When image patches are input into a multi-layered CNN, a deep-learning system repeats the learning process and automatically builds a learning model [11]. The resultant models have been applied to various tasks, including lesion detection [12], classification [13], segmentation [14], and natural language processing [17]. In the present study, a classification task was performed for diagnosis of maxillary sinusitis on panoramic radiography using the AlexNet CNN system, which consists of five convolution layers and three fully-connected layers [19]. Although more advanced technologies, such as GoogleNet [12], may be applicable, AlexNet showed sufficient effectiveness on the 12,000 image patches used in the present study, and could be operated in a short time without any problems. Data augmentation is often used in deep-learning studies when clinical datasets of limited size are available [19,20,21,22]. By changing the image filters, including brightness, contrast, and noise, it is possible to increase the size of the training dataset by several times. Although we did not perform confirmation methods to determine the number of training image patches required to achieve a sufficiently qualified learning model, the present dataset appeared appropriate because of the high diagnostic performance obtained.

In our previous study, a CAD system was developed for diagnosis of unilateral maxillary sinusitis on panoramic images [5]. Inflamed lesions in the unilateral maxillary sinuses can be detected by comparing the opacities of the left and right sinuses using a subtraction technique. With the assistance of this CAD system, the diagnostic performance of inexperienced observers using panoramic images was improved to resemble that of experienced observers. However, experienced observers showed high performance even without the CAD system, and their performance was not improved by use of the CAD system. Although the present results cannot be directly compared with those of the CAD system, experienced radiologists in both studies showed similarly high performances equivalent to that of the AI system in the present study. The CAD system was solely used to assist observers in rendering interpretations, whereas the AI system can classify sinus diseases by itself and appears to be a possible tool for automated diagnosis because of its high diagnostic performance.

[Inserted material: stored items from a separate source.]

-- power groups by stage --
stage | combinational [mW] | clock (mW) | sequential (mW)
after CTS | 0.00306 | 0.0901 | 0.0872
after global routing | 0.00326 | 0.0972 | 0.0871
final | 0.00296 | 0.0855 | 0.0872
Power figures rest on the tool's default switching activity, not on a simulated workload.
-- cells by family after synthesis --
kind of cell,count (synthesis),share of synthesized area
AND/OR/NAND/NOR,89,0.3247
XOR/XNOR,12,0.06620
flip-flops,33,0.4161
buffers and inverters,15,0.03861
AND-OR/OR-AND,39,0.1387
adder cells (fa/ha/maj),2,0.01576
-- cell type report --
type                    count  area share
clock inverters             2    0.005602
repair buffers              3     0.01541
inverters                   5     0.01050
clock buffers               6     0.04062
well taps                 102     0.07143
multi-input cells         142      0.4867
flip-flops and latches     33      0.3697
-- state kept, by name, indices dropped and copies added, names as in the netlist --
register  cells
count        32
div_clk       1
$ cat flow/run.sh
#!/bin/bash
# OpenROAD 26Q1-2900-gdf79404cd8, Yosys 0.63+post, stock flow scripts
make -C /OpenROAD-flow-scripts/flow DESIGN_CONFIG=/design/flow/config.mk WORK_HOME=/design/flow/orfs finish
$ cat flow/constraint.sdc
current_design clk_div

set clk_period 6.9
set clk_io_pct 0.2

create_clock -name clk0 -period $clk_period [get_ports {clk}]

set non_clock_inputs [all_inputs -no_clocks]
set_input_delay [expr $clk_period * $clk_io_pct] -clock clk0 $non_clock_inputs
set_output_delay [expr $clk_period * $clk_io_pct] -clock clk0 [all_outputs]
$ cat flow/config.mk
export PLATFORM = sky130hd
export DESIGN_NAME = clk_div
export DESIGN_NICKNAME = clk_div
export VERILOG_FILES = /design/flow/design.v
export SDC_FILE = /design/flow/constraint.sdc
export NUM_CORES = 4
export LEC_CHECK = 1
export CORE_AREA = 10 10 107 107
export DIE_AREA = 0 0 117 117
### design/flow/constraint.sdc
current_design top_carry_bypass_adder

set clk_period 12.4
set clk_io_pct 0.2

create_clock -name clk0 -period $clk_period

set non_clock_inputs [all_inputs -no_clocks]
set_input_delay [expr $clk_period * $clk_io_pct] -clock clk0 $non_clock_inputs
set_output_delay [expr $clk_period * $clk_io_pct] -clock clk0 [all_outputs]
### design/flow/config.mk
export PLATFORM = sky130hd
export DESIGN_NAME = top_carry_bypass_adder
export DESIGN_NICKNAME = top_carry_bypass_adder
export VERILOG_FILES = /design/flow/design.v
export SDC_FILE = /design/flow/constraint.sdc
export NUM_CORES = 4
export LEC_CHECK = 1
export CORE_AREA = 10 10 70 70
export DIE_AREA = 0 0 80 80
### design/flow/design.v
`timescale 1ns / 1ps
module top_carry_bypass_adder(
    input [15:0] A,
    input [15:0] B,
    input Cin,
    output [15:0] Sum,
    output Cout
);
    wire [3:0] carry;
    wire [3:0] bypass;
carry_bypass_block block0(.A(A[3:0]), .B(B[3:0]), .Cin(Cin), .Sum(Sum[3:0]), .Cout(carry[0]), .Bypass(bypass[0]));
carry_bypass_block block1(.A(A[7:4]), .B(B[7:4]), .Cin(carry[0]), .Sum(Sum[7:4]), .Cout(carry[1]), .Bypass(bypass[1]));
carry_bypass_block block2(.A(A[11:8]), .B(B[11:8]), .Cin(carry[1]), .Sum(Sum[11:8]), .Cout(carry[2]), .Bypass(bypass[2]));
carry_bypass_block block3(.A(A[15:12]), .B(B[15:12]), .Cin(carry[2]), .Sum(Sum[15:12]), .Cout(carry[3]), .Bypass(bypass[3]));
 assign Cout = (bypass[3] & bypass[2] & bypass[1] & bypass[0] & Cin) | (bypass[3] & bypass[2] & bypass[1] & carry[0]) |(bypass[3] & bypass[2] & carry[1]) |
                (bypass[3] & carry[2]) |
                  carry[3];
endmodule
module carry_bypass_block(
    input [3:0] A,
    input [3:0] B,
    input Cin,
    output [3:0] Sum,
    output Cout,
    output Bypass
);
    wire [3:0] P;
    wire [4:0] C;
    assign C[0] = Cin;
    assign P = A ^ B;
    genvar i;
    generate
        for (i = 0; i < 4; i = i + 1) begin : gen_full_adders
            full_adder fa(
                .A(A[i]),
                .B(B[i]),
                .Cin(C[i]),
                .Sum(Sum[i]),
                .Cout(C[i+1])
            );
        end
    endgenerate
    assign Bypass = &P;
    assign Cout = Bypass ? Cin : C[4];
endmodule
module full_adder(
    input A,
    input B,
    input Cin,
    output Sum,
    output Cout
);
    assign Sum = A ^ B ^ Cin;
    assign Cout = (A & B) | (Cin & (A ^ B));
endmodule
### design/flow/run.sh
#!/bin/bash
# OpenROAD 26Q1-2900-gdf79404cd8, Yosys 0.63+post, stock flow scripts
make -C /OpenROAD-flow-scripts/flow DESIGN_CONFIG=/design/flow/config.mk WORK_HOME=/design/flow/orfs finish
==> qor.yml <==
status: "finished, final reports clean"
slowest_stage: "clkdlybuf4s50_1"
crit_path_start_kind: "input pin"
yosysWarnings: 0
setup_violations: 0
tightest_slew_ns: 0.1664
worstPathRequired_ns: 9.92
grt_pass1_vias: 668
top_usage_layer: "met2"
fin_util_pct: 37.22
grt_use_met2_pct: 9.069
max_slew_margin_pct: 88.85
portBuffers: 50
worstHoldPathType: "input pin to primary output"
chip_area_um2: 6400
finalCritPeriodShare_pct: 97.37
die_h_um: 80
grt.total_usage_pct: 5.755
grt_antenna_before_repair: 0
drc: 0
syn_to_final_growth_pct: 69.90
final.clkbuf_count: 0
crit_path_end_kind: "primary output"
critPathKind: "input pin to primary output"
grt-ovfl-total: 0
finalWirelength_um: 1818
period_needed_ns: 12.07
yosys-top-cells-count: "buf_4, fa_1, ha_1"
drv_cap: 0
row_count: 21
ant_nets: 0
drt_first_pass_iters: 2
total_leakage_power_nw: 0.5441
routed_via_density: 3.699
total_power_mw: 0.05595
ir_drop_v: 0.00001448
largest_area_cell: "fa_1"
postSynthSeqShare_pct: 0
slew_violations: 0
rsz0062_at_grt: "false"
cpMostUsedCell: "fa_2"
logic_area_um2: 641.9
syn_inst: 67
coreArea_um2: 3416
n_antenna_cell: 0
area_leaders: "fa_1, ha_1, buf_4"
hpwl_um: 1720
power_per_cell_area_nw_per_um2: 44.01
fp_util_pct: 21.90
io_pins: 50
dieWidth_um: 80
grt_pass1_wl_um: 3015
crit_chain: "clkdlybuf4s50_1, fa_1, fa_2, fa_1, mux2_4, fa_2, fa_2, fa_2, fa_1, a41oi_2, nor2_1, fa_2, fa_2, fa_2, fa_1, nand2_1, nand2_1, fa_2, fa_2, fa_2, fa_1, nor2_1, a31oi_1, clkdlybuf4s50_1"
synth_top_area_share_pct: 42.81
ys_cells: 67
gp_congestion: 0.7327
critPathMaxFanout: 2
sequential_cell_area_um2: 0
flops: 0
netlist_area_um2: 748.2
grt_use_met1_pct: 7.784
synth.distinct_cells: 12
arrival_ns: 9.59
fill_cells: 353
hold_violations: 0
tool_warnings: 48
slowest_delay_ns: 0.47
dr_total_vias: 566
post_drt_wl_per_cell_um: 11.88
drt_iter0_drc: 5
synth-area-yosys_um2: 748.2
use_met3_pct: 2.273
layout-drive-gt1-share_pct: 20.56
max_freq_mhz: 82.82
syn_area_per_cell_um2: 11.17
grt_start_max_net_pins: 3
==> critical path: cells and delay by family <==
family	cells	cell delay, ns
AND/OR/NAND/NOR	4	0.36
AND-OR/OR-AND	2	0.23
multiplexers	1	0.28
buffers and inverters	2	0.89
adder cells (fa/ha/maj)	15	5.34
==> layout by cell type, fill, tap and decap left out <==
cell type | Yosys | layout
o21ai_2 | 1 | 1
a31oi_1 | 1 | 1
nand2_1 | 2 | 2
inv_2 | 0 | 3
ha_1 | 16 | 16
nor2_1 | 4 | 4
dlymetal6s2s_1 | 0 | 3
a41oi_2 | 0 | 1
fa_1 | 16 | 6
nand4_1 | 3 | 3
and4_1 | 1 | 1
mux2_4 | 1 | 1
inv_1 | 5 | 2
buf_4 | 16 | 6
fa_2 | 0 | 10
clkdlybuf4s50_1 | 0 | 47
==> final timing paths <==
check  startpoint  endpoint  slack (ns)  cells after the start
max          A[1]      Cout        0.33                     24
min           Cin    Sum[0]        5.73                      5
==> cell type report <==
type	count	area share [%]
multi-input combinational	46	50.49
tap	46	4.528
timing repair buffer	56	43.50
inverter	5	1.476
==> per-layer routing <==
metal	routed length (µm)	part of all wire [%]
met1	797	44
met2	766	42
met3	254	14
met4	0	0
met5	0	0
==> per-stage QoR <==
step           setup WS (ns)  cell area (µm²)  instances  TNS [ns]  hold slack, ns
2_1_floorplan         0.7174            748.2         67         0           5.177
3_3_place_gp         -0.3539             1224        152   -0.6995           6.041
3_5_place_dp         -0.4030             1224        152   -0.7770           6.036
4_1_cts              0.02486             1261        153         0           6.038
5_1_grt              0.07963             1271        153         0           5.777
6_report              0.3260             1271        153         0           5.727
==> power by group <==
group | internal [mW] | switching [mW]
Sequential | 0 | 0
Combinational | 0.0392 | 0.0168
Clock | 0 | 0
==> logic make-up after synthesis <==
group | count (synthesis) | share of synthesized area (%)
buf+inv | 21 | 18.56
fa+ha+maj | 32 | 69.57
compound gates | 3 | 3.178
simple gates | 10 | 6.689
mux | 1 | 2.006
==> what timing repair did <==
item                                    CTS  global route
hold buffers                              0             0
endpoints found under the setup margin    3             2
setup buffers                             1             0
resized                                  10             7
Power is estimated from default activity; no workload was simulated.
==> flow/design.v <==
`timescale 1ns / 1ps
module top_mealy_fsm(
    input clk, reset, inp, 
    output reg out
);
parameter a=3'b000, b=3'b001, c=3'b010, d=3'b011, e=3'b100, f=3'b101, g=3'b110, h=3'b111;
reg[2:0] present_state, next_state;
always @(negedge clk or negedge reset)
begin
    if(!reset) begin
        present_state <= a;
        end
    else begin
        present_state <= next_state;
        end
end
always @(*)
begin
    case (present_state)
        a: begin
            next_state = inp ? b : e;
            out<= inp? 0:0;
        end
        b: begin
            next_state = inp ? c : b;
           out <= inp ? 0 : 0;
        end
        c: begin
            next_state = inp ? d : f;
            out <= inp ? 0 : 0;
        end
        d: begin
            next_state = inp ? f : e;
            out <= inp ? 0 : 1;
        end
        e: begin
            next_state = inp ? e : f;
           out <= inp ? 0 : 0;
        end
        f: begin
            next_state = inp ? g : b;
           out <= inp ? 0 : 0;
        end
        g: begin
            next_state = inp ? d : f;
            out <= inp ? 1 : 0;
        end
        default: begin
            next_state = a;
            out <= 0;
        end
    endcase
end
endmodule
==> flow/run.sh <==
#!/bin/bash
# OpenROAD 26Q1-2900-gdf79404cd8, Yosys 0.63+post, stock flow scripts
make -C /OpenROAD-flow-scripts/flow DESIGN_CONFIG=/design/flow/config.mk WORK_HOME=/design/flow/orfs finish
==> flow/config.mk <==
export PLATFORM = sky130hd
export DESIGN_NAME = top_mealy_fsm
export DESIGN_NICKNAME = top_mealy_fsm
export VERILOG_FILES = /design/flow/design.v
export SDC_FILE = /design/flow/constraint.sdc
export NUM_CORES = 4
export LEC_CHECK = 1
export CORE_AREA = 10 10 70 70
export DIE_AREA = 0 0 80 80
==> flow/constraint.sdc <==
current_design top_mealy_fsm

set clk_period 1.0
set clk_io_pct 0.2

create_clock -name clk0 -period $clk_period [get_ports {clk}]

set non_clock_inputs [all_inputs -no_clocks]
set_input_delay [expr $clk_period * $clk_io_pct] -clock clk0 $non_clock_inputs
set_output_delay [expr $clk_period * $clk_io_pct] -clock clk0 [all_outputs]
`/design/flow/design.v`:
```
`timescale 1ns / 1ps
module top_comparator(
    input [7:0] A,
    input [7:0] B,
    output reg [7:0] A_gt_B,
    output reg [7:0] A_lt_B,
    output reg [7:0] A_equal_B
);
    always @(*) begin
        if (A < B) begin
            A_gt_B = 0;
            A_lt_B = 1;
            A_equal_B = 0;
        end else if (A > B) begin
            A_gt_B = 1;
            A_lt_B = 0;
            A_equal_B = 0;
        end else begin
            A_gt_B = 0;
            A_lt_B = 0;
            A_equal_B = 1;
        end
    end
endmodule
```
`/design/flow/run.sh`:
```
#!/bin/bash
# OpenROAD 26Q1-2900-gdf79404cd8, Yosys 0.63+post, stock flow scripts
make -C /OpenROAD-flow-scripts/flow DESIGN_CONFIG=/design/flow/config.mk WORK_HOME=/design/flow/orfs finish
```
`/design/flow/config.mk`:
```
export PLATFORM = sky130hd
export DESIGN_NAME = top_comparator
export DESIGN_NICKNAME = top_comparator
export VERILOG_FILES = /design/flow/design.v
export SDC_FILE = /design/flow/constraint.sdc
export NUM_CORES = 4
export LEC_CHECK = 1
export CORE_AREA = 10 10 70 70
export DIE_AREA = 0 0 80 80
```
`/design/flow/constraint.sdc`:
```
current_design top_comparator

set clk_period 1.9
set clk_io_pct 0.2

create_clock -name clk0 -period $clk_period

set non_clock_inputs [all_inputs -no_clocks]
set_input_delay [expr $clk_period * $clk_io_pct] -clock clk0 $non_clock_inputs
set_output_delay [expr $clk_period * $clk_io_pct] -clock clk0 [all_outputs]
```
==> flow_summary.toml <==
# synthesis and place-and-route metrics
[status]
run_status = "complete, no violations"

[logic_synthesis]
top_area_frac = 0.391
syn_area_sq_um = 403
syn_inst = 55
yosysWarnings = 1
synth_chip_area_sq_um = 403
largest_area_cell = "buf_4"
synth_cell_types = 12
yosys-top-cells-area = "buf_4 (39%), ha_1 (25%), inv_1 (9.3%)"
yosys_cells = 55
synth_seq_share = 0
syn_avg_cell_area_sq_um = 7.33

[placement]
portBuffers = 19
placed_area_sq_um = 576
globalplace.congestion = 0.648
hpwlAfterDp_um = 942
dp_slack_ns = -0.715

[global_routing]
grt_use_total = 0.0319
grt_pass1_vias = 434
antenna_found_initial = 0
grt_max_degree = 4
grt_pass1_wl_mm = 1.76
overflow = 0

[critical_path]
worstPathCellList = "dlygate4sd2_1, ha_4, nand4_4, buf_4, a31o_1, buf_2"
cp_max_fo = 3
arrival_ns = 1.46
cp.depth = 6
critPathTopFamily = "buffers and inverters"
critPathLaunch = "A[3]"
worst-path-buf-inv = 3
crit_end = "A_gt_B[0]"
path_class = "in -> out"
startpoint_type = "primary input"
cp-end-kind = "primary output"
required_ns = 1.52
cp_slowest_stage_delay_ns = 0.30
slowest_stage = "ha_4"

[final_timing]
period_needed_ns = 1.84
max_freq_mhz = 543
hold_viol_final = 0
period_used_share = 0.968
slew_viol_final = 0
worst_slack_ns = 0.0600
setup_viol = 0
hold_ws_ns = 1.30

[hold_path]
hold_class = "in -> out"

[die]
dieArea_sq_um = 6400
core_area_sq_um = 3420
num_rows = 21
fp_util = 0.118
die_h_um = 80
io_pins = 40
die_w_um = 80

[cells_and_area]
clkbuf_count = 0
n_fill_cell = 390
regArea_sq_um = 0
design_area_sq_um = 708
layout-drive-gt1-share = 0.500
area_delta_synth_final_pct = 75.8
final_util = 0.207
seq_cells = 0

[routing]
wl_per_cell_um = 9.06
drc = 0
finalWirelength_mm = 1.11
first_pass_iters = 2
vias = 344
insertedDiodeCount = 0
drt-initial-drc-count = 5
viasPerCell = 2.82
ant_nets = 0

[power_and_ir_drop]
leakagePower_uw = 0.000316
vdd_ir_drop_max_v = 0.0000337
power_density_nw_per_um2 = 208
fin_total_pwr_uw = 147

[clock_network]
hold_buffers = 0

[job]
cap_violations = 0
warnings = 32
## synth_stat cells
| cell type | instances |
|---|---|
| a31o_1 | 1 |
| ha_1 | 8 |
| conb_1 | 1 |
| inv_1 | 10 |
| nand4_4 | 1 |
| o21ai_1 | 2 |
| nand2_1 | 2 |
| a21oi_1 | 5 |
| o21a_1 | 2 |
| nand4_2 | 1 |
| buf_4 | 21 |
| nor2_1 | 1 |
## tightest hold or removal path, cell delays in order
cell	delay, ns
clkbuf_2	0.10
ha_4	0.12
a21oi_2	0.04
o21ai_4	0.07
o21a_1	0.12
buf_2	0.09
## per-stage QoR
| step | instances | setup TNS, ns |
|---|---|---|
| 6_report | 122 | 0 |
| 5_1_grt | 122 | -0.00409 |
| 4_1_cts | 122 | 0 |
| 3_5_place_dp | 120 | -1.96 |
| 3_3_place_gp | 120 | -1.97 |
| 2_1_floorplan | 75 | 0 |
## layer usage
layer / routed length [um] / vias to the layer above / part of all wire / global-route usage
met5: 0 / - / 0 / 0
met2: 531 / 21 / 0.48 / 0.0586
li1: - / 177 / - / -
met1: 517 / 146 / 0.47 / 0.0409
met3: 56 / 0 / 0.051 / 0.00341
met4: 0 / 0 / 0 / 0
## worst min path at each step
| stage | startpoint | to | slack, ns | cells past startpoint |
|---|---|---|---|---|
| 6_report | A[7] | A_equal_B[0] | 1.30 | 6 |
| 5_1_grt | A[7] | A_lt_B[0] | 1.35 | 6 |
| 4_1_cts | A[7] | A_equal_B[0] | 1.42 | 6 |
## cell usage in the layout, fill, tap and decap left out
master,count
inv_1,1
buf_6,2
inv_2,9
nand2_2,2
o21ai_4,1
nand4_4,2
o21a_1,2
clkdlybuf4s15_1,5
ha_4,8
a31o_1,1
clkbuf_2,3
buf_4,1
nor2_2,1
dlygate4sd2_1,8
a21oi_2,5
conb_1,21
o21ai_2,1
buf_2,3
## cell type report
class | instances | area (sq um) | share of cell area
Inverter | 10 | 37.5 | 0.0530
Multi-Input combinational cell | 44 | 433 | 0.611
Tap cell | 46 | 57.6 | 0.0813
Timing Repair Buffer | 22 | 180 | 0.254
## repair_timing
action                                  CTS  global route
setup buffers                             2             0
endpoints found under the setup margin    3             3
resized                                  56            12
pin swaps                                13            10
## where the power goes
part / switching, uW / leakage, uW / total [uW] / internal [uW]
registers: 0 / 0 / 0 / 0
logic: 65.6 / 0.000316 / 147 / 81.7
clock network: 0 / 0 / 0 / 0
total: 65.6 / 0.000316 / 147 / 81.7
## kinds of logic after synthesis
kind of cell	synth area share
buffers and inverters	0.484
AOI/OAI and AO/OA	0.146
adders and majority gates	0.248
and+or+nand+nor	0.112
other	0.00931
Power figures rest on the tool's default switching activity, not on a simulated workload.
--- /design/flow/design.v ---
module mux21_2b(
input wire clk,
input wire reset,
input wire select,
input wire [1:0] in0,
input wire [1:0] in1,
input wire in0_valid,
input wire in1_valid,
output reg [1:0] out_b,
output reg out_valid_b
);
reg [1:0] out_con;
reg out_val;
always @(posedge clk)  
    begin
    if (reset == 0)  
      begin
          out_b <= 0;
          out_valid_b <= 0;
      end  
    else begin  
    case(select)
        0:   begin
            if (in0_valid == 1)
              begin
                    out_valid_b <= in0_valid;
                    out_b <= in0;
              end  
              else begin
                    out_valid_b <= 0;
              end  
        end  
        1: begin
            if (in1_valid == 1)
            begin
                out_valid_b <= in1_valid;
                out_b <= in1;
            end  
            else begin
                 out_valid_b <= 0;
            end
        end  
        default: begin
            out_valid_b <= 0;
            out_b <= 2'b00;
        end  
    endcase  
    end  
 end  
endmodule
--- /design/flow/run.sh ---
#!/bin/bash
# OpenROAD 26Q1-2900-gdf79404cd8, Yosys 0.63+post, stock flow scripts
make -C /OpenROAD-flow-scripts/flow DESIGN_CONFIG=/design/flow/config.mk WORK_HOME=/design/flow/orfs finish
--- /design/flow/config.mk ---
export PLATFORM = sky130hd
export DESIGN_NAME = mux21_2b
export DESIGN_NICKNAME = mux21_2b
export VERILOG_FILES = /design/flow/design.v
export SDC_FILE = /design/flow/constraint.sdc
export NUM_CORES = 4
export LEC_CHECK = 1
export CORE_AREA = 10 10 70 70
export DIE_AREA = 0 0 80 80
--- /design/flow/constraint.sdc ---
current_design mux21_2b

set clk_period 1.3
set clk_io_pct 0.2

create_clock -name clk0 -period $clk_period [get_ports {clk}]

set non_clock_inputs [all_inputs -no_clocks]
set_input_delay [expr $clk_period * $clk_io_pct] -clock clk0 $non_clock_inputs
set_output_delay [expr $clk_period * $clk_io_pct] -clock clk0 [all_outputs]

During diagnosis of maxillary sinus diseases on panoramic images, radiologists often pay attention to sinus appearance changes, such as morphology and density, and simultaneously compare them with those of the contralateral sinus. According to these considerations and our previous study on the CAD system, it may be preferable that the image patches are cropped from the ROIs to include the bilateral sinuses in cases of unilateral sinusitis. In clinics, however, there are patients with bilateral sinus diseases or bilateral healthy sinuses. Moreover, the diagnostic process using AI may differ from that by human radiologists. In addition, image reversion was used during the data augmentation process, indicating that the left and right sides of the image patches were treated in the same manner. Therefore, the learning model in the present study was created for single sinuses and the results showed sufficiently high diagnostic performance. However, additional verification with ROIs including both sinuses may be necessary for more advanced results.

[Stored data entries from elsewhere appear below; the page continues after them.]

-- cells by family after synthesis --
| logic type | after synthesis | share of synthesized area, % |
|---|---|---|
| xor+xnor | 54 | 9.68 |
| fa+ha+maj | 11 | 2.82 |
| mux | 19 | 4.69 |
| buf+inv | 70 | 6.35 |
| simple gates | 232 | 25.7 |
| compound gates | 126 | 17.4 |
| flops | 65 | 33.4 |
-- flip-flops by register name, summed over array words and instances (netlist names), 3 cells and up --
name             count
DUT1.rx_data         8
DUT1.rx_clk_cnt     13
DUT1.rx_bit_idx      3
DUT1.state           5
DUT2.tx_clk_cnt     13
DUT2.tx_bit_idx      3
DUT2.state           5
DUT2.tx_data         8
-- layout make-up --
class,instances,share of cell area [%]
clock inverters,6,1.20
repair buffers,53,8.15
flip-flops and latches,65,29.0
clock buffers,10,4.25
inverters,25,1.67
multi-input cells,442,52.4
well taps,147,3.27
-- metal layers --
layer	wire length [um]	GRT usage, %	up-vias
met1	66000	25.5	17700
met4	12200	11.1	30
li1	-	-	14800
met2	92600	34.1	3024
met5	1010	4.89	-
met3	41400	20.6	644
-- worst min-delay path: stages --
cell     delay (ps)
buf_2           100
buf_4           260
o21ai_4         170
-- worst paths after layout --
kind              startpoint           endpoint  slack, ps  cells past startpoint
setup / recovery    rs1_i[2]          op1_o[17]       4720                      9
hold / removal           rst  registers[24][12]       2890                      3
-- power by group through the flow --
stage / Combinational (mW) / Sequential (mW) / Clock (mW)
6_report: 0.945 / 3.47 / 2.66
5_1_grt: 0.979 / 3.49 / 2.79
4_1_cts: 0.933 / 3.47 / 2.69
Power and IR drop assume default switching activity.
==> flow/design.v <==
module ram(
	input wire		  clk,
	input wire		  rst,
	input wire[31:0]  addr,
	input wire		  rw,
	input wire		  en,
	input wire[31:0]  d_in,
	output reg[31:0]  d_out
);
	reg[31:0] data[255:0];
	integer k;
	always @(posedge clk) begin
		if (~rst) begin
			for(k = 0;k < 256;k = k + 1)begin
				data[k] <= 32'b0;
			end
		end
		else if (en & rw) begin
			data[addr[9:2]] <= d_in;
		end
	end
	always @(*) begin
		if (en) begin
			if (rw) begin
				d_out = {32{1'bz}};
			end
			else begin
				d_out = data[addr[9:2]];
			end
		end
		else begin
			d_out = {32{1'bz}};
		end
	end
endmodule
==> flow/run.sh <==
#!/bin/bash
# OpenROAD 26Q1-2900-gdf79404cd8, Yosys 0.63+post, stock flow scripts
make -C /OpenROAD-flow-scripts/flow DESIGN_CONFIG=/design/flow/config.mk WORK_HOME=/design/flow/orfs finish
==> flow/config.mk <==
export PLATFORM = sky130hd
export DESIGN_NAME = ram
export DESIGN_NICKNAME = ram
export VERILOG_FILES = /design/flow/design.v
export SDC_FILE = /design/flow/constraint.sdc
export NUM_CORES = 4
export LEC_CHECK = 1
export CORE_UTILIZATION = 50
export SYNTH_MEMORY_MAX_BITS = 65536
==> flow/constraint.sdc <==
current_design ram

set clk_period 40.9
set clk_io_pct 0.2

create_clock -name clk0 -period $clk_period [get_ports {clk}]

set non_clock_inputs [all_inputs -no_clocks]
set_input_delay [expr $clk_period * $clk_io_pct] -clock clk0 $non_clock_inputs
set_output_delay [expr $clk_period * $clk_io_pct] -clock clk0 [all_outputs]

The present study can be assigned as part of a body of research aiming to develop a completely automated system for diagnosis on panoramic images. Many issues need to be resolved to accomplish this purpose. Although the image patches were created semi-automatically using commercially available software in the present study, development of a fully automated image segmentation procedure is a significant task required to reach the final goal. Further research should be promoted with the aim of clinical application, by increasing training datasets to include images obtained from different panoramic units in other facilities and creating more accurate deep-learning models.